> AIM OF THE TASK:
Among the records below, find the line that has "current FSM state"; from there, give the lines again exactly, and stop after the line that has "parameter logic [31:0] CLINT_BASE".

(Stored data entries)
#####

--- src/rtl/axi4_lite_xbar.sv ---
// Single-outstanding AXI4-Lite crossbar: one master, two slaves
// (s0 = memory, s1 = CLINT), with decode error and response timeout.
// Ports:
//   clk, resetn            - clock, asynchronous active-low reset
//   m_aw*/m_w*/m_ar*       - master requests; m_awready/m_arready high in IDLE
//   m_b*/m_r*              - master responses, one-cycle pulses in RESP
//   sN_aw*/sN_w*/sN_ar*    - slave requests, one-cycle pulse after acceptance
//   sN_b*/sN_r*            - slave responses, sampled only from selected slave
//   dbg_state              - current FSM state
//
// Handshake: a master request is taken on a cycle where its valid and the
// matching ready are both high (write needs m_awvalid and m_wvalid together;
// a read wins a tie and the write stays pending). Slave valids are single-
// cycle issue pulses; the slave answers with a valid pulse whenever ready,
// and the crossbar takes the first one seen. Master response valids are a
// single-cycle pulse with no ready back-pressure.
module axi4_lite_xbar
    import axi4_lite_xbar_pkg::*;
#(
    parameter logic [31:0] CLINT_BASE = CLINT_BASE_DEFAULT,
    parameter logic [31:0] MEM_BASE   = 32'h8000_0000,
    parameter logic [31:0] MEM_SIZE   = 32'h0800_0000,
    parameter int unsigned TIMEOUT    = 16
) (
    input  logic        clk,
    input  logic        resetn,
    input  logic        m_awvalid,
    input  logic [31:0] m_awaddr,
    input  logic        m_wvalid,
    input  logic [31:0] m_wdata,
    input  logic        m_arvalid,
    input  logic [31:0] m_araddr,
    output logic        m_awready,
    output logic        m_arready,
    output logic        m_bvalid,
    output logic [1:0]  m_bresp,
    output logic        m_rvalid,
    output logic [31:0] m_rdata,
    output logic [1:0]  m_rresp,
    output logic        s0_awvalid,
    output logic [31:0] s0_awaddr,
    output logic        s0_wvalid,
    output logic [31:0] s0_wdata,
    output logic        s0_arvalid,
    output logic [31:0] s0_araddr,
    input  logic        s0_bvalid,
    input  logic [1:0]  s0_bresp,
    input  logic        s0_rvalid,
    input  logic [31:0] s0_rdata,
    input  logic [1:0]  s0_rresp,
    output logic        s1_awvalid,
    output logic [31:0] s1_awaddr,
    output logic        s1_wvalid,
    output logic [31:0] s1_wdata,
    output logic        s1_arvalid,
    output logic [31:0] s1_araddr,
    input  logic        s1_bvalid,
    input  logic [1:0]  s1_bresp,
    input  logic        s1_rvalid,
    input  logic [31:0] s1_rdata,
    input  logic [1:0]  s1_rresp,
    output state_e      dbg_state
);

    localparam int CNT_W = $clog2(TIMEOUT + 1);

    state_e            state_q, state_d;
    target_e           tgt_q, tgt_d;
    logic              is_read_q, is_read_d;
    logic              issue_q, issue_d;
    logic [31:0]       addr_q, addr_d;
    logic [31:0]       wdata_q, wdata_d;
    logic [CNT_W-1:0]  cnt_q, cnt_d;
    logic [31:0]       rdata_q, rdata_d;
    logic [1:0]        rresp_q, rresp_d;
    logic [1:0]        bresp_q, bresp_d;

    logic [31:0]       acc_addr;
    target_e           acc_tgt;
    logic [CNT_W-1:0]  cnt_inc;
    logic              sel_rvalid, sel_bvalid;
    logic [31:0]       sel_rdata;
    logic [1:0]        sel_rresp, sel_bresp;

    // Reads take priority, so decode the read address whenever one is valid.
    assign acc_addr = m_arvalid ? m_araddr : m_awaddr;

    axi4_lite_addr_decode #(
        .CLINT_BASE (CLINT_BASE),
        .MEM_BASE   (MEM_BASE),
        .MEM_SIZE   (MEM_SIZE)
    ) u_decode (
        .addr_i   (acc_addr),
        .target_o (acc_tgt)
    );

    // Responses from the non-selected slave are never looked at.
    assign sel_rvalid = (tgt_q == TGT_CLINT) ? s1_rvalid : s0_rvalid;
    assign sel_rdata  = (tgt_q == TGT_CLINT) ? s1_rdata  : s0_rdata;
    assign sel_rresp  = (tgt_q == TGT_CLINT) ? s1_rresp  : s0_rresp;
    assign sel_bvalid = (tgt_q == TGT_CLINT) ? s1_bvalid : s0_bvalid;
    assign sel_bresp  = (tgt_q == TGT_CLINT) ? s1_bresp  : s0_bresp;

    assign cnt_inc = cnt_q + CNT_W'(1);

    always_comb begin
        state_d   = state_q;
        tgt_d     = tgt_q;
        is_read_d = is_read_q;
        issue_d   = 1'b0;
        addr_d    = addr_q;
        wdata_d   = wdata_q;
        cnt_d     = cnt_q;
        rdata_d   = rdata_q;
        rresp_d   = rresp_q;
        bresp_d   = bresp_q;
        case (state_q)
            IDLE: begin
                if (m_arvalid || (m_awvalid && m_wvalid)) begin
                    is_read_d = m_arvalid;
                    tgt_d     = acc_tgt;
                    addr_d    = acc_addr;
                    cnt_d     = '0;
                    if (!m_arvalid) begin
                        wdata_d = m_wdata;
                    end
                    if (acc_tgt == TGT_NONE) begin
                        // Unmapped: answer directly, no slave is touched.
                        state_d = RESP;
                        if (m_arvalid) begin
                            rdata_d = '0;
                            rresp_d = RESP_DECERR;
                        end else begin
                            bresp_d = RESP_DECERR;
                        end
                    end else begin
                        issue_d = 1'b1;
                        state_d = m_arvalid ? RD_WAIT : WR_WAIT;
                    end
                end
            end
            RD_WAIT: begin
                if (sel_rvalid) begin
                    state_d = RESP;
                    rdata_d = sel_rdata;
                    rresp_d = sel_rresp;
                end else if (cnt_inc == CNT_W'(TIMEOUT)) begin
                    state_d = RESP;
                    rdata_d = '0;
                    rresp_d = RESP_SLVERR;
                end else begin
                    cnt_d = cnt_inc;
                end
            end
            WR_WAIT: begin
                if (sel_bvalid) begin
                    state_d = RESP;
                    bresp_d = sel_bresp;
                end else if (cnt_inc == CNT_W'(TIMEOUT)) begin
                    state_d = RESP;
                    bresp_d = RESP_SLVERR;
                end else begin
                    cnt_d = cnt_inc;
                end
            end
            RESP: begin
                state_d = IDLE;
            end
            default: begin
                state_d = IDLE;
            end
        endcase
    end

    always_ff @(posedge clk or negedge resetn) begin
        if (!resetn) begin
            state_q   <= IDLE;
            tgt_q     <= TGT_MEM;
            is_read_q <= 1'b0;
            issue_q   <= 1'b0;
            addr_q    <= '0;
            wdata_q   <= '0;
            cnt_q     <= '0;
            rdata_q   <= '0;
            rresp_q   <= RESP_OKAY;
            bresp_q   <= RESP_OKAY;
        end else begin
            state_q   <= state_d;
            tgt_q     <= tgt_d;
            is_read_q <= is_read_d;
            issue_q   <= issue_d;
            addr_q    <= addr_d;
            wdata_q   <= wdata_d;
            cnt_q     <= cnt_d;
            rdata_q   <= rdata_d;
            rresp_q   <= rresp_d;
            bresp_q   <= bresp_d;
        end
    end

    assign m_arready  = (state_q == IDLE);
    assign m_awready  = (state_q == IDLE);
    assign m_rvalid   = (state_q == RESP) &&  is_read_q;
    assign m_bvalid   = (state_q == RESP) && !is_read_q;
    assign m_rdata    = rdata_q;
    assign m_rresp    = rresp_q;
    assign m_bresp    = bresp_q;

    assign s0_arvalid = issue_q &&  is_read_q && (tgt_q == TGT_MEM);
    assign s0_awvalid = issue_q && !is_read_q && (tgt_q == TGT_MEM);
    assign s0_wvalid  = s0_awvalid;
    assign s1_arvalid = issue_q &&  is_read_q && (tgt_q == TGT_CLINT);
    assign s1_awvalid = issue_q && !is_read_q && (tgt_q == TGT_CLINT);
    assign s1_wvalid  = s1_awvalid;
    assign s0_araddr  = addr_q;
    assign s0_awaddr  = addr_q;
    assign s0_wdata   = wdata_q;
    assign s1_araddr  = addr_q;
    assign s1_awaddr  = addr_q;
    assign s1_wdata   = wdata_q;

    assign dbg_state  = state_q;

endmodule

#####

> REPLY:
//   dbg_state              - current FSM state
//
// Handshake: a master request is taken on a cycle where its valid and the
// matching ready are both high (write needs m_awvalid and m_wvalid together;
// a read wins a tie and the write stays pending). Slave valids are single-
// cycle issue pulses; the slave answers with a valid pulse whenever ready,
// and the crossbar takes the first one seen. Master response valids are a
// single-cycle pulse with no ready back-pressure.
module axi4_lite_xbar
    import axi4_lite_xbar_pkg::*;
#(
    parameter logic [31:0] CLINT_BASE = CLINT_BASE_DEFAULT,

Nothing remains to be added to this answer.